The safety operations dashboard turns tenant-safe SafetyEvent JSONL and calibration feedback into an immediate halt-rate view.

It is intended for the first response to drift, stale knowledge, and repeated false-positive halts:

per-tenant event count, halt count, halt rate, false-positive count, and alert state
top contradiction sources across recent halts
recent halt evidence with score, reason, source, and suggested operator action
a ready-to-run retune command for recent labelled feedback
a one-click retune action in the wizard that turns labelled feedback into a tuned profile overlay with threshold guidance and confidence notes

Launch The UI¶

director-ai safety-dashboard

The same panel is also available inside:

director-ai wizard

Open the Safety Ops tab, paste SafetyEvent JSONL, paste optional feedback JSONL, and render the tables. Use Retune from Feedback when the feedback rows include prompt, response, and a human verdict.

Text Mode¶

Use text mode when running over SSH or in CI:

director-ai safety-dashboard \
  --text \
  --events safety_events.jsonl \
  --feedback recent_feedback.jsonl

The command prints tenant halt rates, top contradiction sources, recent evidence, and the retune command:

director-ai tune --dataset recent_feedback.jsonl --output director-ai-tuned.yaml

Alert Thresholds¶

The defaults are intentionally conservative:

halt-rate alert: 0.15
false-positive alert: 0.05

Override them when a deployment has a known review cadence:

director-ai safety-dashboard \
  --text \
  --events safety_events.jsonl \
  --halt-alert-threshold 0.25 \
  --false-positive-alert-threshold 0.10

Prometheus And Grafana Mixin¶

The deployable safety-operations mixin lives under deploy/observability/:

safety-ops-prometheus-rules.yml
safety-ops-grafana-dashboard.json

Load the rules from Prometheus:

rule_files:
  - safety-ops-prometheus-rules.yml

Import safety-ops-grafana-dashboard.json into Grafana and select the same Prometheus data source that scrapes /v1/metrics/prometheus.

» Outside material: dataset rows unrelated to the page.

`config.mk`:
```
export PLATFORM = sky130hd
export DESIGN_NAME = hcp_host_port
export DESIGN_NICKNAME = d
export VERILOG_FILES = /design/src/hcp_pkg.sv /design/src/hcp_sync.sv /design/src/hcp_host_port.sv
export SDC_FILE = /design/constraint.sdc
export NUM_CORES = 1
export LEC_CHECK = 0
export BUFFER_PORTS_ARGS = -buffer_cell sky130_fd_sc_hd__buf_2
export CAP_MARGIN = 20
export CELL_PAD_IN_SITES_DETAIL_PLACEMENT = 1
export CELL_PAD_IN_SITES_GLOBAL_PLACEMENT = 2
export CORE_AREA = 2 2 137 139
export CTS_CLUSTER_DIAMETER = 200
export DETAILED_ROUTE_END_ITERATION = 10
export DIE_AREA = 0 0 139 141
export GPL_TIMING_DRIVEN = 0
export MAX_ROUTING_LAYER = met4
export PLACE_DENSITY_LB_ADDON = 0.1
export SYNTH_ARGS = -nofsm -noshare
export SYNTH_HDL_FRONTEND = slang
export SYNTH_SLANG_ARGS = --single-unit
```
`constraint.sdc`:
```
create_clock -name clk -period 3.36 [get_ports clk]
set_clock_uncertainty 0.15 [all_clocks]
set_input_delay 0.504 -clock clk [delete_from_list [all_inputs] [get_ports clk]]
set_output_delay 0.504 -clock clk [all_outputs]
set_load 0.01 [all_outputs]
```
`src/hcp_pkg.sv`:
```
// shared constants and bundles of the host cpu bus port
package hcp_pkg;

	// ******************************
	// widths
	// ******************************
	localparam int HCP_ADDR_W = 15;
	localparam int HCP_DATA_W = 16;

	// ******************************
	// timing
	// ******************************
	localparam int HCP_CLK_PERIOD_PS = 5000;
	localparam int HCP_SYNC_STAGES = 3;
	localparam int HCP_ACK_MIN_NS = 100;
	localparam int HCP_ACK_MAX_NS = 1000;
	localparam int HCP_DATA_SETUP_NS = 15;
	localparam int HCP_ACK_MIN_CYC = (HCP_ACK_MIN_NS * 1000 + HCP_CLK_PERIOD_PS - 1) / HCP_CLK_PERIOD_PS;
	localparam int HCP_ACK_MAX_CYC = (HCP_ACK_MAX_NS * 1000) / HCP_CLK_PERIOD_PS;
	localparam int HCP_DATA_SETUP_CYC = (HCP_DATA_SETUP_NS * 1000 + HCP_CLK_PERIOD_PS - 1) / HCP_CLK_PERIOD_PS;
	localparam int HCP_ACK_LIMIT_CYC = HCP_ACK_MAX_CYC - HCP_SYNC_STAGES - 2;
	localparam int HCP_TIMEOUT_CYC = HCP_ACK_LIMIT_CYC - HCP_DATA_SETUP_CYC;
	localparam int HCP_CNT_W = $clog2(HCP_ACK_MAX_CYC + 1);

	// ******************************
	// reset values
	// ******************************
	localparam logic [HCP_DATA_W-1:0] HCP_RDATA_RST = 16'h0000;

	// ******************************
	// bundles
	// ******************************
	typedef struct packed {
		logic dataStrobeMode;
		logic csN;
		logic rdN;
		logic wrN;
		logic data_strobe_n;
		logic readNotWrite;
		logic memory_space_select;
		logic [HCP_ADDR_W-1:0] wordAddr;
		logic [HCP_DATA_W-1:0] wdata;
	} hcp_pins_s;

	localparam int HCP_PINS_W = $bits(hcp_pins_s);

	typedef struct packed {
		logic write;
		logic memory_space_select;
		logic [HCP_ADDR_W-1:0] wordAddr;
		logic [HCP_DATA_W-1:0] wdata;
	} hcp_req_s;

	typedef struct packed {
		logic valid;
		logic [HCP_DATA_W-1:0] rdata;
	} hcp_rsp_s;

	typedef enum logic [2:0] {
		HCP_IDLE,
		HCP_WAIT,
		HCP_SETUP,
		HCP_ACK,
		HCP_END
	} hcp_state_e;

endpackage : hcp_pkg

```
`src/hcp_sync.sv`:
```
// three stage input synchroniser with agreement filter
`timescale 1ns/1ps
module hcp_sync
	import hcp_pkg::*;
#(
	parameter int WIDTH = 1,
	parameter logic [WIDTH-1:0] RST_VAL = '0
) (
	input wire logic clk,
	input wire logic rst_n,
	input wire logic [WIDTH-1:0] asyncIn,
	output logic [WIDTH-1:0] syncOut
);

	// ******************************
	// elaboration check
	// ******************************
	if (WIDTH < 1) begin : g_badWidth
		$error("hcp_sync: WIDTH must be at least one");
	end

	logic [WIDTH-1:0] meta_q;
	logic [WIDTH-1:0] stage2_q;
	logic [WIDTH-1:0] stage3_q;
	logic [WIDTH-1:0] held_q;
	logic [WIDTH-1:0] agree;

	// ******************************
	// stages
	// ******************************
	always_ff @(posedge clk or negedge rst_n) begin
		if (!rst_n) begin
			meta_q <= RST_VAL;
			stage2_q <= RST_VAL;
			stage3_q <= RST_VAL;
			held_q <= RST_VAL;
		end else begin
			meta_q <= asyncIn;
			stage2_q <= meta_q;
			stage3_q <= stage2_q;
			held_q <= syncOut;
		end
	end

	// a bit changes only once stages two and three agree
	assign agree = ~(stage2_q ^ stage3_q);
	assign syncOut = (agree & stage3_q) | (~agree & held_q);

endmodule : hcp_sync

```
`src/hcp_host_port.sv`:
```
// host cpu bus port: strobe-pair and data-strobe styles
`timescale 1ns/1ps

module hcp_host_port
	import hcp_pkg::*;
(
	input wire logic clk,
	input wire logic rst_n,
	input wire logic dataStrobeMode,
	input wire logic csN,
	input wire logic rdN,
	input wire logic wrN,
	input wire logic data_strobe_n,
	input wire logic readNotWrite,
	input wire logic memory_space_select,
	input wire logic [hcp_pkg::HCP_ADDR_W-1:0] wordAddr,
	input wire logic [hcp_pkg::HCP_DATA_W-1:0] dataIn,
	output logic [hcp_pkg::HCP_DATA_W-1:0] dataOut,
	output logic dataOeN,
	output logic ready,
	output logic transfer_acknowledge_n,
	output logic transferAckOeN,
	output logic regReqValid,
	output logic memReqValid,
	output hcp_pkg::hcp_req_s req,
	input wire hcp_pkg::hcp_rsp_s regRsp,
	input wire hcp_pkg::hcp_rsp_s memRsp,
	output logic accessTimeout
);

	// ******************************
	// elaboration check
	// ******************************
	if (HCP_SYNC_STAGES != 3) begin : g_badSync
		$error("hcp_host_port: pin path needs three stages");
	end

	if (HCP_DATA_SETUP_CYC < 1) begin : g_badSetup
		$error("hcp_host_port: read data setup must be at least one cycle");
	end

	if (HCP_ACK_MIN_CYC < 1 || HCP_TIMEOUT_CYC <= HCP_ACK_MIN_CYC) begin : g_badTiming
		$error("hcp_host_port: acknowledge window cannot be met at this clock");
	end

	localparam logic [HCP_CNT_W-1:0] ACK_MIN = HCP_CNT_W'(HCP_ACK_MIN_CYC);
	localparam logic [HCP_CNT_W-1:0] TIMEOUT = HCP_CNT_W'(HCP_TIMEOUT_CYC);
	localparam logic [HCP_CNT_W-1:0] SETUP_LAST = HCP_CNT_W'(HCP_DATA_SETUP_CYC - 1);
	localparam hcp_pins_s PINS_RST = '{
		dataStrobeMode: 1'b0,
		csN: 1'b1,
		rdN: 1'b1,
		wrN: 1'b1,
		data_strobe_n: 1'b1,
		readNotWrite: 1'b1,
		memory_space_select: 1'b0,
		wordAddr: '0,
		wdata: '0
	};

	// ******************************
	// declarations
	// ******************************
	hcp_pins_s pinsRaw;
	hcp_pins_s pins;
	hcp_state_e state_q;
	hcp_state_e state_d;
	logic [HCP_CNT_W-1:0] cnt_q;
	logic [HCP_CNT_W-1:0] cnt_d;
	logic [HCP_CNT_W-1:0] setupCnt_q;
	logic [HCP_CNT_W-1:0] setupCnt_d;
	logic pending_q;
	logic driveData_q;
	logic [HCP_DATA_W-1:0] rdata_q;
	hcp_req_s req_q;
	logic regReqValid_q;
	logic memReqValid_q;
	logic timeout_q;
	logic dsMode;
	logic active;
	logic isWrite;
	logic start;
	logic rspValid;
	logic [HCP_DATA_W-1:0] rspData;
	logic waitDone;
	logic waitTimeout;
	logic setupDone;
	logic ackPhase;
	hcp_rsp_s rspSel;
	logic inWait;
	logic inAck;
	logic ackDrive;

	// ******************************
	// answer selection
	// ******************************
	function automatic hcp_rsp_s pickRsp(input logic toMem, input hcp_rsp_s fromReg, input hcp_rsp_s fromMem);
		return toMem ? fromMem : fromReg;
	endfunction : pickRsp

	// ******************************
	// pin synchronisation
	// ******************************
	assign pinsRaw = '{
		dataStrobeMode: dataStrobeMode,
		csN: csN,
		rdN: rdN,
		wrN: wrN,
		data_strobe_n: data_strobe_n,
		readNotWrite: readNotWrite,
		memory_space_select: memory_space_select,
		wordAddr: wordAddr,
		wdata: dataIn
	};

	hcp_sync #(
		.WIDTH(HCP_PINS_W),
		.RST_VAL(PINS_RST)
	) u_sync (
		.clk(clk),
		.rst_n(rst_n),
		.asyncIn(pinsRaw),
		.syncOut(pins)
	);

	// ******************************
	// cycle decode
	// ******************************
	assign dsMode = pins.dataStrobeMode;
	assign active = !pins.csN && (dsMode ? !pins.data_strobe_n : (!pins.rdN || !pins.wrN));
	assign isWrite = dsMode ? !pins.readNotWrite : !pins.wrN;
	assign start = (state_q == HCP_IDLE) && active && !pending_q;
	assign rspSel = pickRsp(req_q.memory_space_select, regRsp, memRsp);
	assign rspValid = pending_q && rspSel.valid;
	assign rspData = rspSel.rdata;
	assign inWait = (state_q == HCP_WAIT);
	assign inAck = (state_q == HCP_ACK);
	assign waitDone = inWait && rspValid;
	assign waitTimeout = inWait && !rspValid && (cnt_q >= TIMEOUT);
	assign setupDone = (cnt_q >= ACK_MIN) && (setupCnt_q >= SETUP_LAST);
	assign ackPhase = inAck && active;

	// ******************************
	// state machine
	// ******************************
	always_comb begin
		state_d = state_q;
		cnt_d = cnt_q;
		setupCnt_d = setupCnt_q;
		unique case (state_q)
			HCP_IDLE: begin
				cnt_d = '0;
				setupCnt_d = '0;
				if (start) begin
					state_d = HCP_WAIT;
				end
			end
			HCP_WAIT: begin
				cnt_d = cnt_q + 1'b1;
				if (!active) begin
					state_d = HCP_END;
				end else if (waitDone || waitTimeout) begin
					state_d = HCP_SETUP;
				end
			end
			HCP_SETUP: begin
				cnt_d = cnt_q + 1'b1;
				setupCnt_d = setupCnt_q + 1'b1;
				if (!active) begin
					state_d = HCP_END;
				end else if (setupDone) begin
					state_d = HCP_ACK;
				end
			end
			HCP_ACK: begin
				if (!active) begin
					state_d = HCP_END;
				end
			end
			HCP_END: begin
				state_d = HCP_IDLE;
			end
			default: begin
				state_d = HCP_IDLE;
			end
		endcase
	end

	always_ff @(posedge clk or negedge rst_n) begin
		if (!rst_n) begin
			state_q <= HCP_IDLE;
			cnt_q <= '0;
			setupCnt_q <= '0;
		end else begin
			state_q <= state_d;
			cnt_q <= cnt_d;
			setupCnt_q <= setupCnt_d;
		end
	end

	// ******************************
	// request to back end
	// ******************************
	always_ff @(posedge clk or negedge rst_n) begin
		if (!rst_n) begin
			req_q <= '0;
		end else if (start) begin
			req_q <= '{
				write: isWrite,
				memory_space_select: pins.memory_space_select,
				wordAddr: pins.wordAddr,
				wdata: pins.wdata
			};
		end
	end

	always_ff @(posedge clk or negedge rst_n) begin
		if (!rst_n) begin
			regReqValid_q <= 1'b0;
			memReqValid_q <= 1'b0;
		end else begin
			regReqValid_q <= start && !pins.memory_space_select;
			memReqValid_q <= start && pins.memory_space_select;
		end
	end

	// a timeout closes the request too, but a cycle the host ends before the timeout leaves pending_q set and blocks start until the back end answers
	always_ff @(posedge clk or negedge rst_n) begin
		if (!rst_n) begin
			pending_q <= 1'b0;
		end else if (start) begin
			pending_q <= 1'b1;
		end else if (rspValid || waitTimeout) begin
			pending_q <= 1'b0;
		end
	end

	// ******************************
	// read data and timeout
	// ******************************
	always_ff @(posedge clk or negedge rst_n) begin
		if (!rst_n) begin
			rdata_q <= HCP_RDATA_RST;
		end else if (waitDone) begin
			rdata_q <= rspData;
		end else if (waitTimeout) begin
			rdata_q <= HCP_RDATA_RST;
		end
	end

	always_ff @(posedge clk or negedge rst_n) begin
		if (!rst_n) begin
			timeout_q <= 1'b0;
		end else begin
			timeout_q <= waitTimeout;
		end
	end

	always_ff @(posedge clk or negedge rst_n) begin
		if (!rst_n) begin
			driveData_q <= 1'b0;
		end else if ((waitDone || waitTimeout) && active && !req_q.write) begin
			driveData_q <= 1'b1;
		end else if (state_q == HCP_END || state_q == HCP_IDLE) begin
			driveData_q <= 1'b0;
		end
	end

	// ******************************
	// pin outputs
	// ******************************
	assign dataOut = rdata_q;
	assign dataOeN = !(driveData_q && active);
	assign ready = !(!dsMode && active && !inAck);
	assign transfer_acknowledge_n = !ackPhase;
	assign ackDrive = dsMode && (active || state_q != HCP_IDLE);
	assign transferAckOeN = !ackDrive;
	assign regReqValid = regReqValid_q;
	assign memReqValid = memReqValid_q;
	assign req = req_q;
	assign accessTimeout = timeout_q;

endmodule : hcp_host_port

```
[Word level (Yosys, flattened, before mapping)]
Index checks and enable logic that the tools add are counted.
Cells by class
  $add $sub $neg: 2
  magnitude comparators: 3
  equal/unequal tests: 8
  muxes and demuxes: 18
  bitwise logic cells: 6
  reduce and logical (&&, ||, !) cells: 46
Operators with widths (count)
  38-bit bitwise AND: 2
  38-bit inverter: 2
  38-bit OR: 1
  38-bit XOR: 1
  16-bit two-way mux: 2
  8-bit case mux with 2 select lines: 2
  3-bit two-way mux: 6
  1-bit logical AND: 17
  17-bit two-way mux: 1
  8-bit by 1-bit adder with 8-bit output, second input constant: 2
  1-bit zero test: 15
  3-bit case mux with 4 select lines: 1
  2-bit nonzero test: 5
  8-bit by 2-bit greater-or-equal comparator with 1-bit output, second input constant: 1
  8-bit by 5-bit greater-or-equal comparator with 1-bit output, second input constant: 1
  8-bit greater-or-equal comparator, second input constant: 1
  3-bit by 2-bit equality test with 1-bit output, second input constant: 2
  1-bit two-way mux: 6
  1-bit logical OR: 5
  2-bit != test, second input constant: 2
  4-bit AND reduction: 1
  3-bit by 1-bit equality test with 1-bit output, second input constant: 1
  3-bit equality test, second input constant: 1
  3-bit zero test: 1
  other kinds (4): 4
Storage, ports and cells
  register bits: 225
  bits of input ports: 74
  output and inout bits: 56
  logic and storage cells: 100

[Longest topological paths before layout]
Gate-level depths: netlist (run 1).
  depth after elaboration: 13
  mapped depth: 7
  gate-level depth less buffers: 6

[Modules after synthesis]
Synthesis (run 1) repeated with hierarchy kept, for this count alone.
Unflattened totals
  cell total of the unflattened synthesis: 486
  area, all modules: 7611.0 um2
By module, submodules not included
  hcp_sync: times used 1, cells each 190, area each 4256.6 um2, sequential area each 3828.7 um2
  hcp_host_port: times used 1, cells each 296, area each 3354.5 um2, sequential area each 1826.8 um2

[Worst setup path before layout (run 1)]
No wires, ideal clock.
  path type: register to register
  start point: reg state_q[0]
  end point: reg req_q, in the netlist req[10]
  arrival: 1.850 ns
  required time: 3.085 ns
  path slack: 1.235 ns
  stages on the path, launching flop included: 8
  buffers on the path: 3
  clock period less this slack: 2.125 ns
  cells stage by stage: dfrtp_1 -> buf_6 -> or3_1 -> buf_2 -> a2111oi_4 -> nand2_4 -> buf_6 -> mux2_4
Between the ends
  cells in the longest elaborated chain, start to end: 3
Ends and longest elaborated chain
  start, declared: line hcp_host_port.sv:66  | hcp_state_e state_q;
  start signal, assigned: line hcp_host_port.sv:195  | state_q <= state_d;
  3-bit zero test: line hcp_host_port.sv:132  | assign start = (state_q == HCP_IDLE) && active && !pending_q;
  1-bit logical AND (2 in series): line hcp_host_port.sv:132
  end signal, assigned: line hcp_host_port.sv:208  | req_q <= '{
  end, declared: line hcp_host_port.sv:75  | hcp_req_s req_q;
No other way between the ends.
A chain may end at the register's enable or synchronous reset.

==> results.tsv, run 1 <==
stage	metric	value	unit
status	status	finished, final reports clean	
power_and_ir_drop	power	7640	uW
cells_and_area	final_common_cell	dfrtp_1	
global_routing	grt.total_usage	0.164	
floorplanning	die_y	141	um
yosys	synthCells	460	
setup_path	r2r_end	dataOut[14]$_DFFE_PN0N_	
yosys	synth_top_family_by_area	multiplexers	
yosys	mappedNetlistArea	7610	um^2
clock_tree	clockRootBuffer	clkbuf_16	
yosys	synth_nets	538	
power_and_ir_drop	ir_worst_vdd	0.000388	V
drt	route.detailed.drc	0	
clock_tree	clk_latency	0.50	ns
cells_and_area	final_nets	733	
yosys	synth_xor_area_frac	0.00115	
cells_and_area	drive_gt1_frac	0.342	
cells_and_area	n_fill_cell	1772	
clock_tree	clkSlewWorstSetupHoldPaths	0.06	ns
yosys	synth_area_leaders	dfrtp_1 (67%), dfstp_2 (6.9%), mux2_4 (5.3%), maj3_1 (5.3%), mux2i_1 (2.9%)	
yosys	synthAdderAreaFrac	0.0592	
min_path	hold-path-cell-count	3	
clock_tree	cts.htree.levels	1	
placed_design	place_congestion	0.785	
run	max-cap-violations	0	
yosys	synth_area_leader_cell	dfrtp_1	
min_path	min_from	memRsp[13]	
global_routing	grt_pass1_wl	25.4	mm
min_path	hold_end	dataOut[13]$_DFFE_PN0N_	
timing	setup_violations	0	
clock_tree	numCtsBuffers	23	
global_routing	grt_max_degree	95	
floorplanning	die_w	139	um
drt	drtIter0Drc	181	
timing	drv_slew	0	
global_routing	antenna_found_initial	0	
placed_design	detailed_place_hpwl	9.63	mm
floorplanning	initial_utilization	0.417	
power_and_ir_drop	power_density	780	nW/um^2
yosys	synth_top_area_frac	0.674	
setup_path	worstSetupPathType	register to output pin	
floorplanning	ios	130	
cells_and_area	multi_input_area	1850	um^2
drt	ant_nets	0	
setup_path	cp-start-kind	register	
setup_path	reg2reg_slack	0.85	ns
placed_design	numPortBuffers	129	
timing	hold_slack	0.138	ns
drt	drt_pass1_iterations	4	
setup_path	path_max_fanout	7	
drt	vias	4382	
clock_tree	cts_tree	done	
timing	hold_viol_final	0	
global_routing	grt_overflow	0	
yosys	yosysWarnings	0	
cells_and_area	num_antenna_cells	0	
yosys	synth-seq-area-share	0.743	
min_path	hp-class	primary input to register	
global_routing	grt_pass1_vias	4932	
yosys	yosys.area_share.simple	0.0422	
setup_path	worstPathArrival	2.24	ns
drt	drt-vias-per-instance	4.84	
timing	relSlewSlack	0.472	
yosys	synthMuxAreaShare	0.0911	
setup_path	r2r_start	req[31]$_DFFE_PN0P_	
floorplanning	die_area	19600	um^2
drt	routed_wl	15.1	mm
timing	max_freq	345	MHz
timing	fin_crit	2.90	ns
drt	post_drt_wl_per_cell	16.7	um
yosys	synth_area_per_cell	16.5	um^2
floorplanning	core_area	18300	um^2
timing	fin_crit_sh	0.862	
timing	rsz0062_at_grt	false	
cells_and_area	seq_area	5660	um^2
cells_and_area	final_cell_mix	dfrtp_1 (205), buf_2 (130), maj3_1 (40), dlygate4sd3_1 (39), mux2_4 (27)	
setup_path	endpoint_kind	output pin	
setup_path	required	2.71	ns
yosys	synth_compound_area_frac	0.0493	
clock_tree	cts_resized	0	
yosys	yosys_register_bits	225	
clock_tree	clock_sinks	225	
power_and_ir_drop	leakagePower	0.00451	uW
timing	tightest_slew	0.789	ns
cells_and_area	syn_to_final_growth	28.6	%
floorplanning	row_count	50	
yosys	synth_cell_types	40	
setup_path	rr_worst_depth	6	
clock_tree	clockBufferDepth	3	
cells by family (layout without fill, tap and decap cells):
| group | count (synthesis) | in the layout |
|---|---|---|
| AOI/OAI and AO/OA | 51 | 51 |
| xor gates and xnor gates | 1 | 1 |
| adders and majority gates | 44 | 44 |
| buffers and inverters | 20 | 232 |
| DFF | 225 | 225 |
| muxes | 55 | 55 |
| and+or+nand+nor | 64 | 64 |
worst max-delay path by stage:
stage | startpoint | to | slack [ns]
after floorplan | state_q[0]$_DFFE_PN0P_ | req[10]$_DFFE_PN0P_ | 1.23
after global placement | rst_n | req[2]$_DFFE_PN0P_ | -1.98
after detailed placement | req[31]$_DFFE_PN0P_ | dataOut[8]$_DFFE_PN0N_ | 0.80
after CTS | u_sync.stage2_q[37]$_DFF_PN0_ | transfer_acknowledge_n | 0.41
after global routing | u_sync.stage2_q[37]$_DFF_PN0_ | transfer_acknowledge_n | 0.31
final | u_sync.stage2_q[37]$_DFF_PN0_ | transfer_acknowledge_n | 0.46
area by class of cell:
cell class / instances / share of cell area
plain buffers: 13 / 0.00831
clock buffers: 33 / 0.0667
clock inverters: 9 / 0.0132
inverters: 7 / 0.00268
multi-input cells: 215 / 0.189
flip-flops and latches: 225 / 0.578
well taps: 234 / 0.0299
repair buffers: 170 / 0.112
registers in the layout, summed over array words and instances (netlist names), 3 cells and up:
name,flops
dataOut,16
setupCnt_q,8
u_sync.stage3_q,38
u_sync.meta_q,38
u_sync.held_q,38
cnt_q,8
u_sync.stage2_q,38
state_q,3
req,33
where the power goes:
group	internal, uW	total [uW]	switching [uW]	leakage, uW
Sequential	3160	3400	240	0.00267
Clock	1590	2590	1010	0.000378
Combinational	843	1650	804	0.00146
Total	5590	7640	2050	0.00451
critical path, cell delays in order, from the launching register on:
cell and delay, ns:
dfrtp_1 0.38, maj3_1 0.50, nand3b_1 0.35, and2_1 0.27, nand4_1 0.11, buf_2 0.14
stage by stage:
stage / setup WS [ns] / TNS (ns) / area (um^2) / std cells / util
CTS: 0.406 / 0 / 9790 / 906 / 0.536
finish: 0.463 / 0 / 9790 / 906 / 0.536
global route: 0.313 / 0 / 9790 / 906 / 0.536
floorplan: 1.23 / 0 / 7610 / 460 / -
detailed placement: 0.799 / 0 / 8620 / 825 / 0.472
global placement: -1.98 / -414.30 / 8550 / 823 / 0.468
cell usage after synthesis:
cell type / number
dfrtp_1: 205
maj3_1: 40
mux2_4: 27
mux2i_1: 22
dfstp_2: 20
nand2_1: 20
o2bb2ai_1: 16
nor2_1: 14
a21oi_1: 10
o21ai_0: 9
clkbuf_1: 7
inv_1: 7
mux2_2: 6
nand3_1: 5
nor3_1: 5
and3_1: 4
buf_6: 4
ha_1: 4
and4_1: 3
nor4_1: 3
a211oi_1: 2
a31oi_1: 2
a41oi_1: 2
and2_1: 2
buf_2: 2
nand4_1: 2
o211ai_1: 2
o22ai_1: 2
o31ai_1: 2
a2111oi_4: 1
a21o_1: 1
a22oi_1: 1
a41o_1: 1
nand2_4: 1
nand3b_1: 1
nor4b_1: 1
or2_2: 1
or3_1: 1
or3b_2: 1
xnor2_1: 1
layer usage:
layer	GRT usage	up-vias	routed length [um]
met2	0.262	136	7270
met4	0.0377	0	185
met5	-	-	0
met1	0.214	2229	6680
met3	0.0408	17	967
li1	-	2000	-
what timing repair did:
action,CTS,global route
setup buffers,0,0
hold endpoints to repair,93,0
hold buffers,39,0
(Power assumes the default switching activity.)
==> run 2, diff against run 1 <==
--- a/config.mk
+++ b/config.mk
@@ -9,13 +9,14 @@
 export CAP_MARGIN = 20
 export CELL_PAD_IN_SITES_DETAIL_PLACEMENT = 1
 export CELL_PAD_IN_SITES_GLOBAL_PLACEMENT = 2
-export CORE_AREA = 2 2 137 139
+export CORE_AREA = 2 2 157 121
 export CTS_CLUSTER_DIAMETER = 200
 export DETAILED_ROUTE_END_ITERATION = 10
-export DIE_AREA = 0 0 139 141
+export DIE_AREA = 0 0 159 123
 export GPL_TIMING_DRIVEN = 0
 export MAX_ROUTING_LAYER = met4
 export PLACE_DENSITY_LB_ADDON = 0.1
+export SKIP_LAST_GASP = 1
 export SYNTH_ARGS = -nofsm -noshare
 export SYNTH_HDL_FRONTEND = slang
 export SYNTH_SLANG_ARGS = --single-unit
==> run 2 against run 1 <==
Against the previous run:
- sequential cell count did not move
- clock-buffer cell count rose by 4
- power fell by 3.3%
- core utilization barely moved
- clock power fell by 9.7%
- global-route usage rose by 0.12 points
- die area fell by 0.21%
- register-to-register slack got worse by 0.08 ns
- final area fell by 1.1%
- final cell count rose by 1.1%
- sequential share of layout area rose by 0.62 points
- critical path type unchanged
- critical endpoint unchanged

The mixin uses these metric families:

Metric	Purpose
`director_ai_halts_total`	Halt-rate numerator
`director_ai_reviews_total`	Halt-rate denominator
`director_ai_feedback_total{outcome="false_positive"}`	False-positive feedback
`director_ai_kb_stale_sources`	Stale source count
`director_ai_retune_recommended`	Retune recommendation state
`director_ai_retune_recommendations_total`	Retune recommendation count

The alert rules include safe denominator guards for low-traffic services, so a single halt during startup does not divide by zero.

Input Shape¶

Each event should be one tenant-safe JSON object per line. Native SafetyEvent.to_dict() records work directly:

{"event_id":"e1","tenant_id":"tenant-a","policy_decision":"halt","halt_reason":"contradiction","observed_score":0.22,"trace_attribution":{"fact_source":"kb://physics"},"tenant_safe_explanation":"Refresh the cited fact."}

Feedback rows can use the calibration format:

{"event_id":"e1","tenant_id":"tenant-a","guardrail_approved":false,"human_approved":true,"source":"kb://physics"}

Rows where the guard rejected an answer but the human accepted it count as false positives for the tenant.

Rows used for one-click retuning also need the reviewed prompt and response:

{"prompt":"What is the refund window?","response":"Refunds are available for 30 days.","guardrail_approved":true,"human_approved":true,"domain":"support"}

The UI requires at least four labelled rows before it emits an overlay. Mixed approved and rejected examples produce stronger threshold guidance; single-class feedback is allowed but marked provisional.